Behind Lena, Dragan Vuković’s bloodied and tattered body suddenly raised itself off the floor as if some demonic force had filled it with a final burst of energy. His eyes snapped open, white in the red mask of his face, and turned towards his sister. The nine-millimetre clenched in his fist came up and pointed at her back.

Madison screamed. Ben yelled, ‘Look out!’ and Lena began to spin around, and then a tongue of yellow-white fire boomed from the muzzle of the gun. Ben was leaping for his pistol.

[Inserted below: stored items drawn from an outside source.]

This is an optimization exercise on Yosys and OpenROAD, whose aim is small area, a short achievable clock period and few clock cycles per item, not a production implementation. Only simulation tests tie the RTL to the original design; equivalence was not proved.

==> flow/design.v <==
module pcmq (
    input  wire        clk,
    input  wire        rst,
    input  wire        cmd_valid,
    output wire        cmd_ready,
    input  wire [71:0] cmd_word,
    output wire        rsp_valid,
    input  wire        rsp_ready,
    output wire [71:0] rsp_word
);
    localparam [1:0] PH_IDLE = 2'd0, PH_OPEN = 2'd1, PH_FAULTED = 2'd2;
    localparam       MODE_ENC = 1'b0, MODE_DEC = 1'b1;
    localparam [3:0] ST_OK = 4'h0, ST_INVCFG = 4'h1, ST_INVIN = 4'h2,
                     ST_ABORTED = 4'h3, ST_ILLEGAL = 4'h4;
    localparam [1:0] S_WAIT = 2'd0, S_EXEC = 2'd1, S_DIV = 2'd2;
    reg [1:0]  state;
    reg [71:0] cmd_q;
    reg        rsp_v;
    reg [71:0] rsp_q;
    reg [1:0]  phase;
    reg        mode;
    reg [5:0]  bd;
    reg [71:0] erep;
    reg [63:0] div_rem;
    reg [31:0] div_lo;      
    reg [63:0] div_den;
    reg [4:0]  div_cnt;
    assign cmd_ready = !rst && (state == S_WAIT) && !rsp_v;
    assign rsp_valid = !rst && rsp_v;
    assign rsp_word  = rsp_q;
    wire [3:0]  op    = cmd_q[71:68];
    wire [2:0]  rsv   = cmd_q[67:65];
    wire        flag  = cmd_q[64];
    wire [63:0] data  = cmd_q[63:0];
    wire [7:0]  top   = cmd_q[71:64];
    wire is_benc = (rsv == 3'b0) && (op == 4'h1) && !flag && (data[63:6] == 58'b0);
    wire is_bdec = (rsv == 3'b0) && (op == 4'h2) && !flag && (data[63:6] == 58'b0);
    wire is_qnt  = (rsv == 3'b0) && (op == 4'h3);
    wire is_dqn  = (rsv == 3'b0) && (op == 4'h4) && (data[63:38] == 26'b0);
    wire is_end  = (rsv == 3'b0) && (op == 4'h5) && !flag && (data == 64'b0);
    wire [5:0]  new_bd   = data[5:0];
    wire        bd_valid = (new_bd >= 6'd2) && (new_bd <= 6'd32);
    wire [31:0] half  = 32'd1 << (bd - 6'd1);         
    wire [31:0] maxa  = half - 32'd1;                  
    wire [63:0] mfix  = {maxa, 32'b0};                 
    wire signed [63:0] s_in   = data;
    wire signed [63:0] pmfix  = mfix;
    wire signed [63:0] nmfix  = -mfix;
    wire signed [63:0] s_cl   = (s_in > pmfix) ? pmfix : ((s_in < nmfix) ? nmfix : s_in);
    wire [63:0]        shifted = s_cl + mfix;                          
    wire [95:0]        dividend = ({32'b0, shifted} << (bd - 6'd1)) + {32'b0, mfix};
    wire [63:0]        divisor  = {mfix[62:0], 1'b0};                  
    wire        cinv  = flag;
    wire [5:0]  clen  = data[37:32];
    wire [31:0] cbits = data[31:0];
    wire        code_ok = !cinv && (clen == bd) && ((cbits >> bd) == 32'b0);
    wire signed [33:0] dq_diff = $signed({2'b0, cbits}) - $signed({2'b0, half});
    wire signed [33:0] dq_m    = $signed({2'b0, maxa});
    wire signed [63:0] dq_prod = dq_diff * dq_m;                       
    wire [63:0]        dq_out  = dq_prod << (6'd33 - bd);
    wire [64:0] div_trial = {div_rem, div_lo[31]};
    wire        div_ge    = div_trial >= {1'b0, div_den};
    wire [63:0] div_diff  = div_trial[63:0] - div_den;                 
    always @(posedge clk) begin
        if (rst) begin
            state <= S_WAIT;
            rsp_v <= 1'b0;
            phase <= PH_IDLE;
        end else begin
            if (rsp_v && rsp_ready)
                rsp_v <= 1'b0;
            case (state)
            S_WAIT: begin
                if (cmd_valid && cmd_ready) begin
                    cmd_q <= cmd_word;
                    state <= S_EXEC;
                end
            end
            S_EXEC: begin
                state <= S_WAIT;
                rsp_v <= 1'b1;
                case (phase)
                PH_IDLE: begin
                    if (is_benc || is_bdec) begin
                        mode <= is_bdec ? MODE_DEC : MODE_ENC;
                        bd   <= new_bd;
                        if (bd_valid) begin
                            phase <= PH_OPEN;
                            rsp_q <= {ST_OK, 3'b0, 1'b0, 58'b0, new_bd};
                        end else begin
                            phase <= PH_FAULTED;
                            rsp_q <= {ST_INVCFG, 3'b0, 1'b0, 58'b0, new_bd};
                            erep  <= {ST_INVCFG, 3'b0, 1'b0, 58'b0, new_bd};
                        end
                    end else begin
                        rsp_q <= {ST_ILLEGAL, 3'b0, 1'b0, 56'b0, top};
                    end
                end
                PH_OPEN: begin
                    if (is_qnt && mode == MODE_ENC) begin
                        if (flag) begin
                            phase <= PH_FAULTED;
                            rsp_q <= {ST_INVIN, 3'b0, 1'b1, data};
                            erep  <= {ST_INVIN, 3'b0, 1'b1, data};
                        end else begin
                            state   <= S_DIV;
                            rsp_v   <= 1'b0;
                            div_rem <= dividend[95:32];
                            div_lo  <= dividend[31:0];
                            div_den <= divisor;
                            div_cnt <= 5'd31;
                        end
                    end else if (is_dqn && mode == MODE_DEC) begin
                        if (code_ok) begin
                            rsp_q <= {ST_OK, 3'b0, 1'b0, dq_out};
                        end else begin
                            phase <= PH_FAULTED;
                            rsp_q <= {ST_INVIN, 3'b0, cinv, 18'b0, bd, 2'b0, clen, cbits};
                            erep  <= {ST_INVIN, 3'b0, cinv, 18'b0, bd, 2'b0, clen, cbits};
                        end
                    end else if (is_end) begin
                        phase <= PH_IDLE;
                        rsp_q <= 72'b0;
                    end else begin
                        phase <= PH_FAULTED;
                        rsp_q <= {ST_ILLEGAL, 3'b0, 1'b0, 56'b0, top};
                        erep  <= {ST_ILLEGAL, 3'b0, 1'b0, 56'b0, top};
                    end
                end
                default: begin  
                    if (is_end) begin
                        phase <= PH_IDLE;
                        rsp_q <= erep;
                    end else begin
                        rsp_q <= {ST_ABORTED, 3'b0, 1'b0, 64'b0};
                    end
                end
                endcase
            end
            S_DIV: begin
                if (div_ge) begin
                    div_rem <= div_diff;
                    div_lo  <= {div_lo[30:0], 1'b1};
                end else begin
                    div_rem <= div_trial[63:0];
                    div_lo  <= {div_lo[30:0], 1'b0};
                end
                div_cnt <= div_cnt - 5'd1;
                if (div_cnt == 5'd0) begin
                    state <= S_WAIT;
                    rsp_v <= 1'b1;
                    rsp_q <= {ST_OK, 3'b0, 1'b0, 26'b0, bd, div_ge ? {div_lo[30:0], 1'b1}
                                                               : {div_lo[30:0], 1'b0}};
                end
            end
            default: state <= S_WAIT;
            endcase
        end
    end
endmodule
==> flow/run.sh <==
#!/bin/bash
# synth_recipe.tcl (not shown) runs the flow's synth.tcl, then flattens the netlist and writes it again
# the make line also repeats each setting of config.mk as NAME=value (left out here)
make -C /OpenROAD-flow-scripts/flow DESIGN_CONFIG=/design/flow/config.mk WORK_HOME=/design/flow/orfs CLKGATE_MAP_FILE= SYNTH_SCRIPT=/design/flow/synth_recipe.tcl finish
==> flow/config.mk <==
export PLATFORM = sky130hd
export DESIGN_NAME = pcmq
export DESIGN_NICKNAME = pcmq
export VERILOG_FILES = /design/flow/design.v
export SDC_FILE = /design/flow/constraint.sdc
export NUM_CORES = 4
export LEC_CHECK = 0
export CAP_MARGIN = 20
export CORE_MARGIN = 2
export CORE_UTILIZATION = 40
export SLEW_MARGIN = 20
==> flow/constraint.sdc <==
create_clock -name core_clock -period 16.0 [get_ports {clk}]
set_input_delay 3.2000 -clock core_clock [delete_from_list [all_inputs] [get_ports {clk}]]
set_output_delay 3.2000 -clock core_clock [all_outputs]
set_load 0.01 [all_outputs]
==> summary.txt <==
worst min-delay path by stage:
| stage | from | to | cells past startpoint |
|---|---|---|---|
| after floorplan | cmd_q[0] | bd[0] | 0 |
| after global placement | rsp_v | rsp_v | 2 |
| after detailed placement | rsp_v | rsp_v | 2 |
| after CTS | rsp_v | rsp_v | 2 |
| after global routing | rsp_v | rsp_v | 2 |
| final | rsp_v | rsp_v | 2 |
critical path, delay by kind of cell (launching register included):
kind	cells	cell delay (ns)
adders and majority gates	11	5.16
xor gates and xnor gates	2	0.31
DFF	1	0.39
muxes	3	1.26
AOI/OAI and AO/OA	18	4.88
buffers and inverters	9	0.99
and+or+nand+nor	7	2.00
registers in the layout (all words and copies together), names as in the netlist:
signal,flops
mode,1
rsp_q,68
state,2
cmd_q,72
rsp_v,1
div_lo,32
div_cnt,5
div_rem,64
erep,68
phase,2
bd,6
div_den,31
per-stage QoR:
step	std cells	hold WS, ns
finish	10600	0.494
global route	10600	0.510
CTS	10600	0.493
detailed placement	10500	0.482
global placement	10500	0.492
floorplan	8226	0.455
Yosys cell counts, types with 26 or more instances:
master / number / area, um^2
inv_1: 1199 / 4500
fa_1: 1097 / 22000
nand2_1: 1060 / 3980
nor2_1: 893 / 3350
clkbuf_1: 391 / 1470
ha_1: 390 / 4880
a21oi_1: 372 / 1860
edfxtp_1: 347 / 10400
o21ai_0: 344 / 1720
mux2i_1: 206 / 2060
xnor2_1: 155 / 1360
nor3_1: 111 / 556
xor2_1: 106 / 928
a21o_1: 101 / 758
nand3_1: 95 / 475
and3_1: 90 / 563
mux2_2: 80 / 901
nand2b_1: 75 / 469
a211oi_1: 71 / 533
buf_1: 65 / 244
o211ai_1: 64 / 480
o21a_1: 60 / 450
a22oi_1: 56 / 420
a31oi_1: 54 / 338
nor2b_1: 50 / 313
o22ai_1: 50 / 313
nand4_1: 46 / 288
and2_1: 44 / 275
nor4_1: 40 / 250
a221oi_1: 35 / 307
o31ai_1: 35 / 263
or3_1: 32 / 200
or2_2: 26 / 163
layer usage:
layer | part of all wire | GRT usage | up-vias
li1 | - | - | 27100
met1 | 0.38 | 0.427 | 32200
met2 | 0.45 | 0.524 | 3499
met3 | 0.091 | 0.0597 | 877
met4 | 0.077 | 0.219 | 14
met5 | 0.00030 | 0 | -
final cells by class:
cell class	instances	area share
antenna	13	0.000420
tap	2340	0.0378
timing repair buffer	414	0.0458
inverter	1210	0.0587
clock inverter	32	0.00347
multi-input combinational	6186	0.704
sequential	352	0.136
clock buffer	44	0.0134
placed cells by master (no fill, tap or decap), types with 59 or more instances in the layout:
cell / count
inv_1: 1196
fa_1: 1096
nand2_1: 1058
nor2_1: 887
ha_1: 386
a21oi_1: 369
edfxtp_1: 347
o21ai_0: 343
buf_4: 262
mux2i_1: 206
clkdlybuf4s50_1: 145
xnor2_1: 128
nor3_1: 105
a21o_1: 101
nand3_1: 94
and3_1: 89
xor2_1: 89
mux2_2: 80
nand2b_1: 75
a211oi_1: 70
o211ai_1: 64
o21a_1: 59
cells by family (layout without fill, tap and decap cells):
group	count (synthesis)	in the layout	synth area share
and+or+nand+nor	2633	2633	0.163
buffers and inverters	1688	1700	0.0905
AOI/OAI and AO/OA	1490	1490	0.138
adders and majority gates	1488	1488	0.379
DFF	352	352	0.149
muxes	303	303	0.0471
xor gates and xnor gates	268	268	0.0342
other	1	17	0.0000530
repair_timing:
action | in CTS | in global routing
endpoints found under the setup margin | 0 | 47
gates resized for setup | 0 | 15
buffers inserted | 0 | 4
hold endpoints to repair | 0 | 0
hold buffers | 0 | 0
==> summary.txt <==
Status
  – Run status: complete, no violations

Routing
  – DRC violations left: 0
  – Vias/cell: 6.01
  – Iter 0 DRT Violations: 7533
  – Post-route ant nets: 0
  – Via count: 63.7k
  – Post-Route WL: 306 mm
  – Mean routed wirelength per cell: 28.9 um
  – DRT Pass-1 Iters: 8

GRT
  – Initial antenna violation count: 24
  – First-pass GRT wire length: 443 mm
  – Largest net degree at the start of global routing: 93
  – Grt total ovfl: 0
  – GRT Total Usage: 0.335
  – Vias in the first global route: 64.0k

Yosys
  – Top FF cell, synth: edfxtp_1
  – Post-synthesis sequential area ratio: 0.149
  – Synth Area per Inst: 8.61 um^2
  – Synth Cell Area: 0.0708 mm^2
  – Async S/R FF share, synth: 0
  – Number of enable flip-flop cells after synthesis: 347
  – Synthesis Warnings: 1
  – Mapped Cells: 8223
  – Seq cells post-synth: 352
  – Number of distinct library cells after synthesis: 115

Floorplan
  – Die ar.: 0.180 mm^2
  – CORE AREA: 0.176 mm^2
  – Die Span X: 425 um
  – Row count: 154
  – Starting Density: 0.402
  – Top Ports: 150
  – Chip height: 425 um

Cells and area
  – Layout cells sized above 1: 0.0731
  – Utilization of the core after routing: 0.440
  – Area occupied by multi-input gates: 0.0545 mm^2
  – Fill count: 17.5k
  – FF+latch area: 0.0105 mm^2
  – Area Overhead vs Synth: 9.34%
  – Nets: 9768
  – Final instance area: 0.0774 mm^2

STA
  – Slew Viols, Final: 0
  – FMAX: 65.3 MHz
  – Unrepaired setup endpoints after global routing: false
  – Final Hold Fails: 0
  – Tmin final: 15.31 ns
  – Final period utilization: 0.957
  – Rel. slew slack: 0.178
  – Layout Skew: 0.0280 ns
  – Setup WS post-layout: 0.694 ns
  – Final setup vio count: 0
  – Setup TNS: 0 ns
  – Worst-Margin Slew: 1.22 ns

CTS
  – Clock transition at path regs: 0.06 ns
  – CTS Sinks: 352
  – Clock tree buffer depth: 3
  – Num CTS Buffers: 41
  – CTS root buffer: clkbuf_16
  – Htree depth: 2
  – CTS tree: yes
  – Clock latency on the worst-skew pair: 0.62 ns

Worst setup path
  – WS Path Type: register to register
  – Worst-case reg-to-reg path depth: 50
  – Worst Path Arrival: 15.65 ns
  – Crit. End Element: register
  – Setup crit end: rsp_q[35]
  – Critical path startpoint category: register
  – Slowest-stage cell, CP: nor4_2
  – Critical path fanouts, max: 18
  – WP data required: 16.34 ns
  – Crit-path max cell delay: 0.71 ns
  – RR Endpoint: rsp_q[35]
  – CP Launch Point: bd[2]
  – Reg2Reg Launch Point: bd[2]

Place
  – DP HPWL: 240 mm
  – IO buf count: 145
  – Placer Congestion: 1.05
  – Pre-CTS setup slack: 0.518 ns
  – Cell Area, Placed: 0.0760 mm^2

Min path
  – Hold Crit Class: register to register

Job
  – Maxcap violations: 0
Testbench counts, summed over its fixed seeds: cycles 131,893, items 7,431.

[what the ideal ports hide]
The results above use ideal ports. As a check the final layout listed here was re-extracted and re-timed, cells and wires unchanged. Step 1 sets driving cells, clkbuf_16 on the clock port and buf_2 on the other inputs (assumed; they add their load-dependent delay and slew). Step 2 adds t to the input delays and takes it off the output delays; t is the mean of the earliest and latest rising clock arrival at the registers after step 1. Input paths then give back, and output paths get back, about the clock's delay inside the block. Three values: ideal ports, drivers, drivers and shift; two values: the first two.
t (ns): 0.691
setup WS [ns]: 0.694 / 0.694 / 0.694
latest minus earliest clock arrival (ns): 0.028 / 0.028
worst register clock-pin slew, ns: 0.06 / 0.06
pins driven straight from the clock port: 1
After both steps this run still meets setup and hold. The setup slack of this run moves by 0.000 ns with the drivers and by 0.000 ns with both steps.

Lena’s body went as rigid as if she’d been hooked up to a main power line. She tottered back a step and almost fell, but somehow she managed to stay on her feet and bring up the shotgun.

Dragan shot her again.

The shotgun went off in Lena’s hands. Its deadly payload of buckshot and the big .45-calibre slug from Ben’s pistol both slammed at once into Dragan’s chest and the simultaneous impact kicked him flat. This time, Dragan Vuković truly wasn’t getting up again.

But he hadn’t gone down alone. Lena dropped the shotgun and fell backwards as Ben caught her in his arms. Her eyes rolled up to look at him and she burped a red mist, and then she was gone.

Ben did what he could to revive her. Madison helped, the two of them taking turns until they were both slicked with Lena’s blood and there was no longer any chance of bringing her back. Wherever Lena Vuković had slipped away to, Ben could only hope it was a better place than her brother.

The red house, now a deathly tomb, fell into silence. There seemed to be nothing more to say. Ben took Madison’s hand, and she hugged him tight for a long moment. Then he broke away from her and knelt by Dragan’s body to frisk him for the keys to the SUV that had brought him and Lena to the house. Madison picked up the case with the manuscript inside. It would not be out of her sight again until she reached the USA.

Outside, Ben blipped the key fob at the line of parked SUVs in front of the house. The last one in the line flashed its indicators and unlocked itself with a clunk.

‘I’ll drive,’ Madison said. Ben let her. She stowed her case in the back, and he climbed into the passenger seat and lit his last Gauloise with his good hand, and Madison fired up the car and took off. They left the burning ruins of Zarko Kožul’s compound without looking back, and didn’t talk about it all the way to Belgrade.

A new journey was about to begin, for both of them. The final voyage of the Bach manuscript.